Finishing second with 9,864 votes (33.2%), he was unsuccessful in retaining the constituency, which saw the Scottish National Party's Tom Arthur win the seat.

===Member of the Scottish Parliament===
At the 2021 Scottish Parliament election, O’Kane re-contested Renfrewshire South, coming second with 10,426 votes (30.0%).
He was placed fourth on the party list for the West Scotland region, and was one of the three successful Labour candidates to be elected.

He served as Deputy Convenor of the Health, Social Care and Sport Committee from 2021 until 2023 and Scottish Labour Shadow Minister for Public Health, Social Care and Drugs Policy. In April 2023, he was promoted to the position of Shadow Cabinet Secretary for Social Justice and Social and Equalities replacing Pam Duncan Glancy who moved to the Education and Skills Portfolio.
In December 2025 he was appointed Shadow Cabinet Secretary for Education and Equalities

In the 2026 Scottish Parliament election he was the Labour candidate in Renfrewshire West and Levern Valley but was unsuccessful.

In early 2026 the Scottish Labour Party announced their Regional List rankings as voted for by Party members.

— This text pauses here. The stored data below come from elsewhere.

File: src/rtl/tmr_pkg.sv
package tmr_pkg;
    typedef enum logic [2:0] {
        ST_OFF,
        ST_IDLE,
        ST_RUN,
        ST_HOLD,
        ST_DONE
    } tmr_state_e;

    localparam int CTL_EN_BIT  = 0;
    localparam int CTL_IE_BIT  = 1;
    localparam int CTL_CLR_BIT = 4;
endpackage

File: src/rtl/tmr_regif.sv
module tmr_regif #(
    parameter int ADDR_W = 8,
    parameter int DATA_W = 32,
    parameter logic [ADDR_W-1:0] CTRL_OFS = 8'h40,
    parameter logic [ADDR_W-1:0] VAL_OFS  = 8'h44
) (
    input  logic              wr_en,
    input  logic [ADDR_W-1:0] addr,
    input  logic              en,
    input  logic              irq_en,
    input  logic [DATA_W-1:0] count,
    output logic              ctrl_we,
    output logic              val_we,
    output logic [DATA_W-1:0] rdata
);
    import tmr_pkg::*;

    logic hit_ctrl, hit_val;

    assign hit_ctrl = (addr == CTRL_OFS);
    assign hit_val  = (addr == VAL_OFS);
    assign ctrl_we  = wr_en && hit_ctrl;
    assign val_we   = wr_en && hit_val;

    always_comb begin
        rdata = '0;
        if (hit_ctrl) begin
            rdata[CTL_EN_BIT] = en;
            rdata[CTL_IE_BIT] = irq_en;
        end else if (hit_val) begin
            rdata = count;
        end
    end
endmodule

File: src/rtl/tmr_core.sv
module tmr_core #(
    parameter int DATA_W = 32
) (
    input  logic              clk,
    input  logic              rst_n,
    input  logic              ctrl_we,
    input  logic              val_we,
    input  logic [DATA_W-1:0] wdata,
    output logic              en,
    output logic              irq_en,
    output logic [DATA_W-1:0] count,
    output logic              irq
);
    import tmr_pkg::*;

    tmr_state_e        state_q, state_d;
    logic [DATA_W-1:0] count_q;
    logic              ie_q, pending_q;
    logic              w_en, w_ie, w_clr;
    logic              ctl_on, ctl_off, expire, decr;

    assign w_en    = wdata[CTL_EN_BIT];
    assign w_ie    = wdata[CTL_IE_BIT];
    assign w_clr   = wdata[CTL_CLR_BIT];
    assign ctl_on  = ctrl_we && w_en;
    assign ctl_off = ctrl_we && !w_en;

    // next-state logic
    always_comb begin
        state_d = state_q;
        unique case (state_q)
            ST_OFF:  if (ctl_on) state_d = ST_IDLE;
            ST_IDLE: begin
                if (ctl_off)     state_d = ST_OFF;
                else if (val_we) state_d = ST_RUN;
            end
            ST_RUN: begin
                if (ctl_off)                  state_d = ST_HOLD;
                else if (val_we)              state_d = ST_RUN;
                else if (count_q <= DATA_W'(1)) state_d = ST_DONE;
            end
            ST_HOLD: if (ctl_on) state_d = ST_RUN;
            ST_DONE: begin
                if (ctl_off)     state_d = ST_OFF;
                else if (val_we) state_d = ST_RUN;
            end
            default: state_d = ST_OFF;
        endcase
    end

    // state register
    always_ff @(posedge clk or negedge rst_n) begin
        if (!rst_n) state_q <= ST_OFF;
        else        state_q <= state_d;
    end

    assign expire = (state_q == ST_RUN) && (state_d == ST_DONE);
    assign decr   = (state_q == ST_RUN) && !ctl_off && !val_we && (count_q != '0);

    // datapath registers steered by the state machine
    always_ff @(posedge clk or negedge rst_n) begin
        if (!rst_n) begin
            count_q   <= '0;
            ie_q      <= 1'b0;
            pending_q <= 1'b0;
        end else begin
            if (val_we && en)  count_q <= wdata;
            else if (decr)     count_q <= count_q - 1'b1;
            if (ctrl_we)       ie_q <= w_en && w_ie;
            if (expire)                 pending_q <= 1'b1;
            else if (ctl_on && w_clr)   pending_q <= 1'b0;
        end
    end

    // outputs
    always_comb begin
        en     = (state_q == ST_IDLE) || (state_q == ST_RUN) || (state_q == ST_DONE);
        irq_en = ie_q;
        count  = count_q;
        irq    = pending_q && ie_q;
    end

    AST_LOAD_IGNORED_OFF: assert property (@(posedge clk) disable iff (!rst_n)
        (val_we && !en) |=> $stable(count_q));
    AST_LOAD_START: assert property (@(posedge clk) disable iff (!rst_n)
        (val_we && en) |=> (count_q == $past(wdata)));
    AST_EXPIRE_FLAGS: assert property (@(posedge clk) disable iff (!rst_n)
        (state_q == ST_RUN && count_q <= DATA_W'(1) && !ctrl_we && !val_we) |=> (pending_q && count_q == '0));
    AST_DONE_AT_ZERO: assert property (@(posedge clk) disable iff (!rst_n)
        (state_q == ST_DONE) |-> (count_q == '0));
    AST_IRQ_NEEDS_EN: assert property (@(posedge clk) disable iff (!rst_n)
        irq |-> en);
    AST_OFF_KEEPS_PEND: assert property (@(posedge clk) disable iff (!rst_n)
        ctl_off |=> $stable(pending_q));
    AST_FREEZE: assert property (@(posedge clk) disable iff (!rst_n)
        (!en && !ctl_on) |=> $stable(count_q));
endmodule

File: src/rtl/evt_countdown_timer.sv
module evt_countdown_timer #(
    parameter int ADDR_W = 8,
    parameter int DATA_W = 32,
    parameter logic [ADDR_W-1:0] CTRL_OFS = 8'h40,
    parameter logic [ADDR_W-1:0] VAL_OFS  = 8'h44
) (
    input  logic              clk,
    input  logic              rst_n,
    input  logic              wr_en,
    input  logic [ADDR_W-1:0] addr,
    input  logic [DATA_W-1:0] wdata,
    output logic [DATA_W-1:0] rdata,
    output logic              irq
);
    logic              ctrl_we, val_we, en, irq_en;
    logic [DATA_W-1:0] count;

    tmr_regif #(
        .ADDR_W(ADDR_W), .DATA_W(DATA_W), .CTRL_OFS(CTRL_OFS), .VAL_OFS(VAL_OFS)
    ) u_regif (
        .wr_en(wr_en), .addr(addr), .en(en), .irq_en(irq_en), .count(count),
        .ctrl_we(ctrl_we), .val_we(val_we), .rdata(rdata)
    );

    tmr_core #(.DATA_W(DATA_W)) u_core (
        .clk(clk), .rst_n(rst_n), .ctrl_we(ctrl_we), .val_we(val_we),
        .wdata(wdata), .en(en), .irq_en(irq_en), .count(count), .irq(irq)
    );
endmodule

File: config.mk
export PLATFORM = sky130hd
export DESIGN_NAME = evt_countdown_timer
export DESIGN_NICKNAME = d
export VERILOG_FILES = /design/src/rtl/tmr_pkg.sv /design/src/rtl/tmr_regif.sv /design/src/rtl/tmr_core.sv /design/src/rtl/evt_countdown_timer.sv
export SDC_FILE = /design/constraint.sdc
export NUM_CORES = 1
export LEC_CHECK = 0
export BUFFER_PORTS_ARGS = -buffer_cell sky130_fd_sc_hd__buf_2
export CAP_MARGIN = 30
export CORE_MARGIN = 2
export CORE_UTILIZATION = 47
export DETAILED_ROUTE_END_ITERATION = 10
export HOLD_SLACK_MARGIN = 0.12
export PLACE_DENSITY = 0.73
export RECOVER_POWER = 50
export SLEW_MARGIN = 5
export SYNTH_ARGS = -nofsm -noshare
export SYNTH_HDL_FRONTEND = slang
export SYNTH_SLANG_ARGS = --single-unit
File: constraint.sdc
create_clock -name clk -period 2.7 [get_ports clk]
set_input_delay 0.54 -clock clk [delete_from_list [all_inputs] [get_ports clk]]
set_output_delay 0.54 -clock clk [all_outputs]
set_load 0.1 [all_outputs]
== After elaboration in Yosys (flattened, before gate mapping) ==
Index checks and enable logic that the tools add are counted.

* Word-level logic and storage cells: 50
* Output and inout bits: 33
* Input port bits: 43
* Register bits after elaboration: 37

* Reduce and logical (&&, ||, !) cells: 22
* Equal/unequal tests: 7
* Mux-type cells: 15
* $lt $le $gt $ge: 1
* Add/sub/neg operators: 1

{| class="wikitable"
|+ Operators with widths
! cell !! number
|-
| $mux W32 || 3
|-
| $le A32 B1 Y1 const B || 1
|-
| $reduce_bool A32 Y1 || 1
|-
| $sub A32 B1 Y32 const B || 1
|-
| $mux W30 || 1
|-
| $mux W3 || 7
|-
| $eq A8 B7 Y1 const B || 2
|-
| $logic_and A1 B1 Y1 || 12
|-
| $pmux W3 S4 || 1
|-
| $eq A3 B2 Y1 const B || 2
|-
| $eq A3 B3 Y1 const B || 2
|-
| $reduce_bool A2 Y1 || 2
|-
| $eq A3 B1 Y1 const B || 1
|-
| $logic_not A1 Y1 || 3
|-
| $logic_not A3 Y1 || 1
|-
| $logic_or A1 B1 Y1 || 2
|-
| $mux W1 || 2
|-
| $mux W2 || 1
|-
| $reduce_or A2 Y1 || 1
|}

== Depth between registers and ports, before layout ==
* Word-level depth: 9
* Gate-level depth with buffers: 8
* Depth with buffers taken out: 8

== Hierarchy ==
From an unflattened synthesis, not the netlist that was laid out.

* Cell total of the unflattened synthesis: 350
* Area total of the unflattened synthesis: 2,975.4 um2

{| class="wikitable"
|+ Modules (own cells, without submodules)
! module !! times used !! cells each !! area an instance (um2) !! seq. area each (um2)
|-
| tmr_core || 1 || 272 || 2,388.5 || 925.9
|-
| tmr_regif || 1 || 78 || 586.8 || 0.0
|}

== Worst setup path before layout ==
Ideal clock, no wire load.

* Path type: input-to-output
* Start point: input port addr[1]
* End point: output port rdata[1]
* Setup slack: -993 ps
* Required time: 2,160 ps
* Buffers on the path: 1
* Stages on the path: 4
* Data arrival time: 3,153 ps
* Cells stage by stage: or4_1 nor4b_4 clkbuf_1 nor2b_1

* Longest elaborated chain between the ends: 3
* Elaborated cells between the ends (all ways): 4
* Classes of those cells: eq/ne (2); mux (2)

{| class="wikitable"
|+ RTL lines
! item !! line !! source
|-
| start, declared || evt_countdown_timer.sv:10 || <nowiki>input logic [ADDR_W-1:0] addr,</nowiki>
|-
| $eq A8 B7 Y1 || tmr_regif.sv:21 || <nowiki>assign hit_val = (addr == VAL_OFS);</nowiki>
|-
| $mux W32 || tmr_regif.sv:30 || <nowiki>end else if (hit_val) begin</nowiki>
|-
| $mux W2 (*) || tmr_regif.sv:27 || <nowiki>if (hit_ctrl) begin</nowiki>
|-
| end, declared || evt_countdown_timer.sv:12 || <nowiki>output logic [DATA_W-1:0] rdata,</nowiki>
|}

Mark *: on every way between the ends. The rest lies on a longest branch, timed or not.

== Worst setup path in the final report ==
* Start point: input port addr[1]
* End point: output port rdata[0]

The elaborated chain is that of the path after synthesis.

==> flow_summary.toml <==
[final_layout]
multiInputGateArea_um2 = 1690
area_growth_pct = 44.6
drive_gt1_share_pct = 37.3
antennaDiodeCount = 0
fin_cells = 455
seqCellArea_um2 = 926
fillers = 406
fin_nets = 428

[worst_setup_path]
timing.rr.end = "u_core.count[26]"
crit_type = "in -> out"
cp.required_ps = 2160
crit_path_max_fanout = 22
crit_arrival_ps = 2110
worstReg2RegStart = "u_core.count[6]"
reg2reg_slack_ps = 180
critPathCaptureType = "output pin"
r2r_cells = 6
cp-start-kind = "primary input"

[detailed_routing]
wire_per_inst_um = 15.3
vias_per_cell = 5.57
drt_wl_total_um = 6970
drt-pass1-iter-count = 5
final_antenna_net_count = 0
drtIter0Drc = 235
num_vias = 2534
route.detailed.drc = 0

[sta]
min_period_over_period_pct = 98.1
finClkSkew_ps = 6.61
max_slew.worst_pin.slew_ps = 2010
finalCriticalPeriod_ps = 2650
hold_viol = 0
setup-violations-final = 0
drv_slew = 38
hold-worst-slack_ps = 458
rsz0062_at_grt = "yes"
relSlewSlack_pct = -34.1
timing.fmax_ghz = 0.377

[synthesis]
synth_seq_area_share_pct = 35.4
synthFlopType = "dfrtp_1"
yosys_warnings = 0
syn_area_um2 = 2620
synth-edff-count = 0
synth.distinct_cells = 48
syn_nets = 353
synthArstFlopShare_pct = 100
syn_inst = 307
synth_seq_cells = 37
synth.avg_cell_area_um2 = 8.53

[run_status]
outcome = "finished, violations left"
violations = "max-capacitance violations, max-slew violations"

[global_routing]
grt_max_degree = 40
grt_antenna_before_repair = 0
grt_pass1_vias = 2655
grt_pass1_wl_um = 12100
grt_overflow = 0
gr-usage-all-layers_pct = 24.4

[floorplan]
die_x_um = 78.6
coreArea_um2 = 5440
rows = 27
die_h_um = 78.6
die-area_um2 = 6180
initial_core_util_pct = 48.1
pin_count = 76

[hold_path]
hold_path.class = "in -> reg"
whs_path_depth = 2
holdPathEnd = "u_core.pending_q"
min_from = "wdata[4]"

[placed_design]
gp_congestion = 0.844
hpwl_um = 5200
placed_cells = 447
numPortBuffers = 75

[pwr]
internal_power_mw = 0.877
ir_drop_mv = 0.206
pwr-share-seq_pct = 51.2
p_leak_nw = 1.65
pwr-share-clk_pct = 30.4
p_comb_share_pct = 18.4
p_per_area_nw_per_um2 = 335
switching_share_pct = 30.9
netSwitchingPower_mw = 0.392

[clocking]
clk_pin_slew_worst_paths_ps = 70
cts_setup_buffers = 0
cts_inserted_buffers = 5
postCtsHoldBufs = 0
cts_tree = "yes"
h-tree-depth = 2
clockBufferDepth = 2
root_buffer = "clkbuf_8"
clkSinkCount = 37
clk_latency_ps = 290

[flow_run]
cap_violations = 1
-- cell families after synthesis --
logic type / after synthesis / synth area share [%]
and+or+nand+nor: 162 / 37.0
buffers and inverters: 22 / 3.87
AOI/OAI and AO/OA: 49 / 10.5
DFF: 37 / 35.4
adders and majority gates: 3 / 1.43
xor gates and xnor gates: 28 / 9.37
muxes: 6 / 2.44
-- flip-flops by register name (all words and copies together), names as in the netlist --
register          flops
u_core.count         32
u_core.irq_en         1
u_core.state_q        3
u_core.pending_q      1
-- synth_stat cells, drive strengths merged (2+ instances only) --
| master | number | area share, % |
|---|---|---|
| a21oi | 32 | 6.1 |
| a31oi | 6 | 1.4 |
| and2 | 2 | 0.53 |
| and3 | 31 | 7.5 |
| buf | 5 | 1.4 |
| clkbuf | 14 | 2.0 |
| dfrtp | 37 | 35 |
| ha | 3 | 1.4 |
| inv | 3 | 0.43 |
| mux2 | 3 | 1.3 |
| mux2i | 3 | 1.1 |
| nand2 | 18 | 2.7 |
| nand2b | 2 | 0.48 |
| nand3 | 13 | 2.5 |
| nand3b | 3 | 0.86 |
| nand4 | 8 | 2.2 |
| nand4b | 2 | 0.67 |
| nor2 | 46 | 6.7 |
| nor2b | 3 | 0.72 |
| nor3 | 11 | 2.1 |
| nor3b | 4 | 1.5 |
| nor4 | 8 | 3.2 |
| nor4b | 3 | 2.7 |
| o211ai | 2 | 0.57 |
| o21ai | 4 | 0.76 |
| or3 | 2 | 0.48 |
| or4 | 2 | 0.72 |
| xnor2 | 8 | 2.7 |
| xor2 | 20 | 6.7 |
-- placed cells by master, fill, tap and decap left out, drive strengths merged, types with 7 or more instances in the layout --
cell and count:
nor4 8, nand4 8, xnor2 8, clkbuf 7, nor3 11, nor2 46, xor2 20, and3 31
nand3 13, dfrtp 37, buf 85, nand2 18, a21oi 32
-- power by group through the flow --
stage	logic (mW)	registers (mW)	clock network (mW)
after floorplan	0.153	0.641	0
after global placement	0.222	0.658	0
after detailed placement	0.230	0.660	0
after CTS	0.233	0.650	0.389
after global routing	0.260	0.657	0.423
final	0.234	0.650	0.385
-- routing by layer --
metal,vias up,part of all wire [%],GRT usage [%]
li1,1247,-,-
met1,1216,41,30.4
met2,65,53,42.8
met3,6,4.4,5.06
met4,0,1.0,6.49
met5,-,0,0
-- metrics by stage --
step | total power, mW | util (%) | setup WS [ps] | cell area [µm²] | TNS [ps]
after global placement | 0.879 | 67.8 | -33.3 | 3690 | -378
after detailed placement | 0.890 | 67.8 | -54.1 | 3690 | -875
final | 1.27 | 69.6 | 50.8 | 3790 | 0
after CTS | 1.27 | 69.5 | 34.0 | 3780 | 0
after floorplan | 0.794 | - | -198 | 2720 | -3600
after global routing | 1.34 | 69.6 | -18.8 | 3790 | -89.2
-- how the worst max path moves through the flow --
stage                     end  slack [ps]  startpoint  cells after the start
floorplan           rdata[20]        -200     addr[1]                      4
global placement    rdata[20]         -30     addr[1]                      6
detailed placement  rdata[21]         -50     addr[1]                      6
CTS                  rdata[0]          30     addr[1]                      6
global route         rdata[2]         -20     addr[1]                      6
finish               rdata[0]          50     addr[1]                      6
-- repair_timing --
| item | in CTS | in global routing |
|---|---|---|
| resized for setup | 2 | 1 |
| setup endpoints to repair | 31 | 29 |
| pin swaps | 1 | 0 |
-- worst max-delay path: stages --
cell     delay, ps
buf_6           90
or4_4          540
nor4b_4        320
buf_12         210
o211a_2        220
buf_12         180
-- area by class of cell --
cell class,instances,area share (%)
inverters,3,0.297
clock buffers,5,1.82
well taps,72,2.38
clock inverters,3,0.463
repair buffers,87,25.8
multi-input cells,248,44.7
flip-flops and latches,37,24.5
Power figures use the tool's default switching activity.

Despite placing 3rd in the ballot after his Party colleagues Jackie Baillie (who was automatically number one by virtue of being Deputy Leader) and Neil Bibby who was number two, he was ‘zipped’ due to the gender balancing mechanism approved by the Scottish Executive Committee of the Scottish Labour Party to 4th in favour of Katy Clark. As he was 4th on the regional list he was not re-elected to the Scottish Parliament.

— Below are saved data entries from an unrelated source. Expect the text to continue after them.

File: config.mk
export PLATFORM = sky130hd
export DESIGN_NAME = bitmask_decoder
export DESIGN_NICKNAME = d
export VERILOG_FILES = /design/src/rtl/bmd_pkg.sv /design/src/rtl/bmd_datapath.sv /design/src/rtl/bmd_control.sv /design/src/rtl/bitmask_decoder.sv
export SDC_FILE = /design/constraint.sdc
export NUM_CORES = 1
export LEC_CHECK = 0
export BUFFER_PORTS_ARGS = -buffer_cell sky130_fd_sc_hd__buf_2
export CORE_MARGIN = 10
export CORE_UTILIZATION = 40
export CTS_CLUSTER_DIAMETER = 30
export CTS_CLUSTER_SIZE = 40
export DETAILED_ROUTE_END_ITERATION = 6
export GPL_ROUTABILITY_DRIVEN = 0
export GPL_TIMING_DRIVEN = 0
export HOLD_SLACK_MARGIN = 0.12
export SLEW_MARGIN = 10
export SYNTH_ARGS = -nofsm -noshare
export SYNTH_HDL_FRONTEND = slang
export SYNTH_HIERARCHICAL = 1
export SYNTH_SLANG_ARGS = --single-unit
File: constraint.sdc
create_clock -name clk -period 7.9 [get_ports clk]
set_input_delay 1.58 -clock clk [delete_from_list [all_inputs] [get_ports clk]]
set_output_delay 1.58 -clock clk [all_outputs]
set_load 0.005 [all_outputs]
File: src/rtl/bmd_pkg.sv
package bmd_pkg;
  // strobes from control to datapath
  typedef struct packed {
    logic shiftIn;   // append inBit to the code buffer
    logic clearBuf;  // code consumed, empty the buffer
    logic loadWord;  // capture decoded word into the output register
  } ctlStrobes_t;
endpackage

== Post-Parliamentary Career ==
In June 2026 O'Kane launched Oak Grove Strategies, a public affairs consultancy. In July 2026, O'Kane was appointed as Director of Christians on the Left, a Labour-affiliated socialist society which represents Christians.

== Personal life ==
O'Kane was the first openly gay man elected to the Scottish Parliament for Scottish Labour. He is a practicing Catholic. O'Kane married his husband in August 2021. O'Kane has UK and Irish citizenship. His second cousin is Hugh Logue a former Executive member of the Northern Ireland Civil Rights Association,founder member of the SDLP and former member of the Northern Ireland Assembly (1982).